Les gens sont brûlés, il y a un essoufflement majeur, a-t-il remarqué. «Il y a une pénurie de médecins. Les médecins ont été ciblés, alors plusieurs ont fui le pays. Sur place, un médecin est venu me voir et m'a dit: "Ça fait trois ans que je tiens un rythme d'enfer. Je ne peux plus. Je ne suis plus capable. »

«Le Croissant-Rouge syrien, notre partenaire sur le terrain, doit augmenter ses capacités: il y a trois ans, ils n'avaient que deux ambulances. Aujourd'hui, ils en ont des dizaines. Tout cela, dans un contexte où l'on ne voit pas de fin au conflit. D'ailleurs, c'est excessivement important pour eux d'avoir des gens de l'extérieur qui disent «On n'est pas indifférents à ce qui se passe.» On va continuer de les soutenir.»

«L'accès aux zones de confit est souvent bloqué»
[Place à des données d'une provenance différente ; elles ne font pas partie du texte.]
`src/rtl/pic_defs.svh`:
```
/*
 checksum block constants: masks, widths, term counts.
 assumes inclusion by bare name from the package and module.
*/
`ifndef PIC_DEFS_SVH
`define PIC_DEFS_SVH
`define PIC_SUM_W 16
`define PIC_WORD_W 14
`define PIC_CFG_MASK 14'h3BFF
`define PIC_NIB_MASK 14'h000F
`define PIC_ID_COUNT 4
`endif

```
`src/rtl/pic_pkg.sv`:
```
/*
 types for the program image checksum block.
 assumes pic_defs.svh is on the include path.
*/
`include "pic_defs.svh"
package pic_pkg;
    typedef enum logic [3:0] {
        PIC_KIND_PROG = 4'h1,
        PIC_KIND_CFG = 4'h2,
        PIC_KIND_ID = 4'h4,
        PIC_KIND_LAST = 4'h8
    } pic_kind_t;
    typedef struct packed {
        logic [`PIC_WORD_W-1:0] data;
        logic [1:0] kind;
        logic last;
    } pic_word_t;
    typedef enum logic [2:0] {
        PIC_ST_IDLE = 3'b001,
        PIC_ST_RUN = 3'b010,
        PIC_ST_DONE = 3'b100
    } pic_state_t;
endpackage

```
`src/rtl/pic_checksum.sv`:
```
/*
 program image checksum accumulator.
 assumes the word source presents program words, the configuration word and four id
 locations as it reads them; kind codes: 0 program, 1 configuration, 2 id location.
*/
// Notes on behaviour
// checksum sums program words, masked configuration word and id term
// only low 16 bits of the total kept, carries dropped
// configuration word is anded with 0x3BFF before adding
// id term packs four low nibbles, first id location most significant
// full protection: only masked configuration word plus id term summed
// code-protect setting selects which terms are summed
// reader of a real device may sum program memory as returned
// configuration word and id locations are always readable
// one 14-bit word per valid cycle, done after the last term
`timescale 1ns/1ns
`include "pic_defs.svh"
module pic_checksum (
    input wire logic clk,
    input wire logic reset_n,
    input wire logic start,
    input wire logic prog_included,
    input wire logic id_included,
    input wire logic word_valid,
    input wire pic_pkg::pic_word_t word_in,
    output logic [15:0] checksum,
    output logic done
);
    import pic_pkg::*;

    pic_state_t state, next_state;
    logic [`PIC_SUM_W-1:0] acc, next_acc;
    logic [`PIC_SUM_W-1:0] id_term, next_id_term;
    logic [1:0] id_count, next_id_count;
    logic [`PIC_SUM_W-1:0] checksum_q, next_checksum;
    logic done_q, next_done;
    logic [`PIC_SUM_W-1:0] term;
    logic take;
    logic begin_run;

    // the carry lands in bit 16 of the wider add and the return slice drops it
    function automatic logic [`PIC_SUM_W-1:0] add16(input logic [`PIC_SUM_W-1:0] a,
                                                   input logic [`PIC_SUM_W-1:0] b);
        logic [`PIC_SUM_W:0] s;
        s = {1'b0, a} + {1'b0, b};
        return s[`PIC_SUM_W-1:0];
    endfunction

    // reserved configuration bits never reach the sum
    function automatic logic [`PIC_SUM_W-1:0] cfg_term(input logic [`PIC_WORD_W-1:0] d);
        return {2'b00, d & `PIC_CFG_MASK};
    endfunction

    // words outside a frame are dropped, no port reports it
    assign take = (state == PIC_ST_RUN) && word_valid;
    assign begin_run = (state == PIC_ST_IDLE || state == PIC_ST_DONE) && start;

    always_comb begin
        term = '0;
        case (word_in.kind)
            2'd0: term = prog_included ? {2'b00, word_in.data} : '0;
            2'd1: term = cfg_term(word_in.data);
            default: term = '0; // id words count only through the packed term
        endcase
    end

    always_comb begin
        next_state = state;
        case (state)
            PIC_ST_IDLE: begin
                if (start) begin
                    next_state = PIC_ST_RUN;
                end
            end
            PIC_ST_RUN: begin
                if (take && word_in.last) begin
                    next_state = PIC_ST_DONE;
                end
            end
            PIC_ST_DONE: begin
                if (start) begin
                    next_state = PIC_ST_RUN;
                end
            end
            default: begin
                next_state = PIC_ST_IDLE;
            end
        endcase
    end

    always_ff @(posedge clk) begin
        if (!reset_n) begin
            state <= PIC_ST_IDLE;
        end else begin
            state <= next_state;
        end
    end

    always_comb begin
        next_acc = acc;
        if (begin_run) begin
            next_acc = '0;
        end else if (take) begin
            next_acc = add16(acc, term);
        end
    end

    always_ff @(posedge clk) begin
        if (!reset_n) begin
            acc <= '0;
        end else begin
            acc <= next_acc;
        end
    end

    always_comb begin
        next_id_term = id_term;
        next_id_count = id_count;
        if (begin_run) begin
            next_id_term = '0;
            next_id_count = '0;
        end else if (take && word_in.kind == 2'd2) begin
            // nibbles shift in, first location ends most significant
            next_id_term = {id_term[11:0], word_in.data[3:0]};
            next_id_count = id_count + 2'd1;
        end
    end

    always_ff @(posedge clk) begin
        if (!reset_n) begin
            id_term <= '0;
            id_count <= '0;
        end else begin
            id_term <= next_id_term;
            id_count <= next_id_count;
        end
    end

    always_comb begin
        next_checksum = checksum_q;
        next_done = 1'b0;
        if (take && word_in.last) begin
            // full protection: prog_included low, id_included high, see
            next_checksum = id_included ? add16(next_acc, next_id_term) : next_acc;
            next_done = 1'b1;
        end
    end

    always_ff @(posedge clk) begin
        if (!reset_n) begin
            checksum_q <= '0;
            done_q <= 1'b0;
        end else begin
            checksum_q <= next_checksum;
            done_q <= next_done;
        end
    end

    assign checksum = checksum_q;
    assign done = done_q;

    chk_done_after_last: assert property (@(posedge clk) disable iff (!reset_n)
        (state == PIC_ST_RUN && word_valid && word_in.last) |=> done)
        else $error("done missing after last term");
    chk_done_single: assert property (@(posedge clk) disable iff (!reset_n)
        done |=> !done)
        else $error("done longer than one cycle");
    chk_cfg_masked: assert property (@(posedge clk) disable iff (!reset_n)
        (state == PIC_ST_RUN && word_valid && word_in.kind == 2'd1 && !word_in.last)
        |=> acc == add16($past(acc), cfg_term($past(word_in.data))))
        else $error("configuration word not masked");
    chk_prog_skip: assert property (@(posedge clk) disable iff (!reset_n)
        (state == PIC_ST_RUN && word_valid && word_in.kind == 2'd0 && !prog_included && !word_in.last)
        |=> $stable(acc))
        else $error("program word summed while protected");
    chk_prog_add: assert property (@(posedge clk) disable iff (!reset_n)
        (state == PIC_ST_RUN && word_valid && word_in.kind == 2'd0 && prog_included && !word_in.last)
        |=> acc == add16($past(acc), {2'b00, $past(word_in.data)}))
        else $error("program word not added");
    chk_id_pack: assert property (@(posedge clk) disable iff (!reset_n)
        (state == PIC_ST_RUN && word_valid && word_in.kind == 2'd2)
        |=> id_term[3:0] == $past(word_in.data[3:0]) && id_term[15:4] == $past(id_term[11:0]))
        else $error("id nibble packing wrong");
    chk_start_clears: assert property (@(posedge clk) disable iff (!reset_n)
        (state != PIC_ST_RUN && start) |=> acc == 16'h0000 && id_term == 16'h0000)
        else $error("start did not clear accumulator");
    chk_sum_hold: assert property (@(posedge clk) disable iff (!reset_n)
        (!done && !(state == PIC_ST_RUN && word_valid && word_in.last)) |=> $stable(checksum))
        else $error("checksum changed without last term");
    chk_state_onehot: assert property (@(posedge clk) disable iff (!reset_n)
        $onehot(state))
        else $error("state not one-hot");
    chk_outside_ignored: assert property (@(posedge clk) disable iff (!reset_n)
        (state != PIC_ST_RUN && !start) |=> $stable(acc) && $stable(id_term))
        else $error("word taken outside a frame");
    chk_run_start_ignored: assert property (@(posedge clk) disable iff (!reset_n)
        (state == PIC_ST_RUN && start && !word_valid) |=> $stable(acc))
        else $error("start acted during a frame");
    chk_spare_kind_noop: assert property (@(posedge clk) disable iff (!reset_n)
        (take && word_in.kind == 2'd3 && !word_in.last) |=> $stable(acc) && $stable(id_term))
        else $error("spare kind changed the sum");
    chk_id_no_add: assert property (@(posedge clk) disable iff (!reset_n)
        (take && word_in.kind == 2'd2 && !word_in.last) |=> $stable(acc))
        else $error("id word added directly");
    chk_final_value: assert property (@(posedge clk) disable iff (!reset_n)
        (take && word_in.last) |=> checksum == ($past(id_included) ? add16(acc, id_term) : acc))
        else $error("final checksum wrong");
    chk_id_count_step: assert property (@(posedge clk) disable iff (!reset_n)
        (take && word_in.kind == 2'd2) |=> id_count == 2'($past(id_count) + 2'd1))
        else $error("id count did not step");
    chk_id_count_clear: assert property (@(posedge clk) disable iff (!reset_n)
        begin_run |=> id_count == 2'd0)
        else $error("id count not cleared");
    chk_done_from_run: assert property (@(posedge clk) disable iff (!reset_n)
        $rose(done) |-> $past(state) == PIC_ST_RUN)
        else $error("done raised outside a frame");
endmodule // pic_checksum

```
«Il y a énormément de points de contrôle militaires, à la fois au Liban et en Syrie. Pour se rendre dans les zones de conflit, il faut négocier avec le gouvernement syrien. Il y a une tension énorme. Tout près du camp palestinien de Yarmouk, en banlieue de Damas, j'ai visité une femme qui vivait comme réfugiée avec ses cinq enfants, dans une pièce avec deux matelas. Cette dame me disait qu'elle ne voulait pas rester là, mais elle n'a pas d'argent pour louer un logement. Elle ne sait pas si sa maison existe encore, car l'armée syrienne bloque les entrées et sorties de Yarmouk. Elle ne sait pas où aller.»

Il y avait un système de santé en Syrie, mais tout cela s'est effondré, a-t-il pu constater.

«Je ne crois pas que c'était voulu et planifié, mais la conséquence, c'est que le Croissant-Rouge doit prendre une place importante. Aujourd'hui, le Croissant-Rouge soigne les civils, dont plusieurs arrivent avec des blessures causées par des éclats de mortiers. Ils traitent aussi les citoyens frappés par la pénurie de médicaments pour les maladies chroniques. J'ai vu des enfants avec des problèmes d'asthme qui n'avaient plus accès à leur aérosol doseur, car l'usine qui les fabriquait a été détruite. On voit des files énormes de femmes et d'enfants devant les cliniques.»

«Les jeunes secouristes ont un impact positif»

«C'est un aspect qui m'a beaucoup touché: ils sont des milliers de jeunes secouristes en Syrie à travailler pour le Croissant-Rouge. Ils ont en moyenne 21, 22 ans. Ils travaillent évidemment dans des conditions dangereuses: depuis trois ans, 34 d'entre eux ont été tués, et d'autres sont portés disparus. J'ai pu voir une ambulance qui avait été criblée de trous à cause de l'explosion d'une bombe.

«Dans un autre cas, il y a un mortier qui est tombé en plein milieu de l'ambulance. Par chance, il n'a pas explosé.

«Malgré tout, la direction n'a pas de difficulté à recruter des secouristes. Il y a beaucoup de jeunes Syriens qui veulent contribuer de façon positive. Ils gardent le moral et sont très engagés.»

Le conflit syrien en chiffres

> 150 000 : nombre de morts (civils et militaires confondus) depuis trois ans.

> 2,5 millions : nombre de Syriens qui ont quitté leur pays pour les pays voisins, dont 1 million se trouvent actuellement au Liban. C'est près d'une personne sur cinq au Liban.

> 30 ans : temps minimum qu'il faudrait à l'économie syrienne pour retrouver la productivité qu'elle avait en 2010 si la guerre prenait fin aujourd'hui, selon un nouveau rapport de l'ONU.

> 50 % : taux de chômage estimé en Syrie.

> 50 % : population vivant dans la pauvreté.